Search code examples
iisiis-8.5arr

How to Configure/Enable Request Router Helper for IIS 8.5

We have a web filter/load balancer that directs traffic to our IIS 8.5 (Windows 2012 R2) servers. The issue is that in the IIS logs, the IP address (c-ip field) is logged as the local address of our load balancer (a Sophos UTM, not Microsoft’s ARR) while we need to log the actual client’s source IP (which is provided in the “custom” X-Forwarded-For header). I can’t use the “Advanced Logging” features of IIS to simply create another column as our log monitoring software can’t deal with this custom field, nor deal with the “_x” appended to the log file name.

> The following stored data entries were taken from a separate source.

==> config.mk <==
export PLATFORM = sky130hd
export DESIGN_NAME = ext_periph_subsys
export DESIGN_NICKNAME = d
export VERILOG_FILES = /design/src/rtl/ext_periph_pkg.sv /design/src/rtl/apb_periph_decoder.sv /design/src/rtl/iffifo.sv /design/src/rtl/power_switch_ctrl.sv /design/src/rtl/intr_ctrl.sv /design/src/rtl/ext_periph_subsys.sv
export SDC_FILE = /design/constraint.sdc
export NUM_CORES = 1
export LEC_CHECK = 0
export ABC_AREA = 1
export BUFFER_PORTS_ARGS = -buffer_cell sky130_fd_sc_hd__buf_2
export CORE_MARGIN = 2
export CORE_UTILIZATION = 45
export CTS_CLUSTER_SIZE = 8
export DETAILED_ROUTE_END_ITERATION = 8
export PLACE_DENSITY_LB_ADDON = 0.12
export SKIP_CTS_REPAIR_TIMING = 1
export SYNTH_ARGS = -nofsm -noshare
export SYNTH_HDL_FRONTEND = slang
export SYNTH_SLANG_ARGS = --single-unit
==> constraint.sdc <==
create_clock -name clk_i -period 6.75 [get_ports clk_i]
set_input_delay 0.3375 -clock clk_i [delete_from_list [all_inputs] [get_ports clk_i]]
set_output_delay 0.3375 -clock clk_i [all_outputs]
set_load 0.03 [all_outputs]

Therefore, I have spent a number of hours trying to get Microsoft’s Request Router Helper to automatically convert the X-Forwarded-For field value to the c-ip field (which, I believe, it is supposed to do). Based on the reference sites I’ve listed below, I’ve done the following:

  1. Installed the requestrouterhelper_x64.msi from a ARR v3 installation on to our IIS 8.5 server
  2. I verified I could see the file (but did not change anything) at: C:\Windows\System32\inetsrv\config\schema\arr_helper_schema.xml
  3. I do not see any additional modules or features in IIS Manager (should I?)
  4. Viewed the log files (after IISRESET and even a reboot) and the c-ip value is still being recorded as 127.0.0.1, not the client's IP address

Are there any other things I need to do to enable/configure the Request Router Helper from ARR to automatically transpose the client IP into the c-ip field?

References:

IIS7/8: Logging the real client IP in the IIS hit logs

Client-ip not logged on application server when using ARR (original version for IIS 7)

ARR Helper (for IIS8 - see accepted answer)

Solution

  • After many hours, we found out how to enable this on IIS 8.5. Here are the steps:

    1. Download the 64-bit version of the tool from this site. Do NOT install the version obtained by installing the ARR v3 Web Platform Installer (this was the biggest issue with it not working).
    2. Unzip and run the MSI from an admin command prompt
    3. Open C:\Windows\System32\inetsrv\config\applicationHost.config and check its module registration under the globalModules section (it should be as follows)

    < add name="ARRHelper" image="%ProgramFiles%\IIS\ARR Helper\requestRouterHelper.dll" />

    1. In the same file, check or add the following entry in the section location path="" / modules

    < add name="ARRHelper" />

    I hope this helps others that had this same frustration.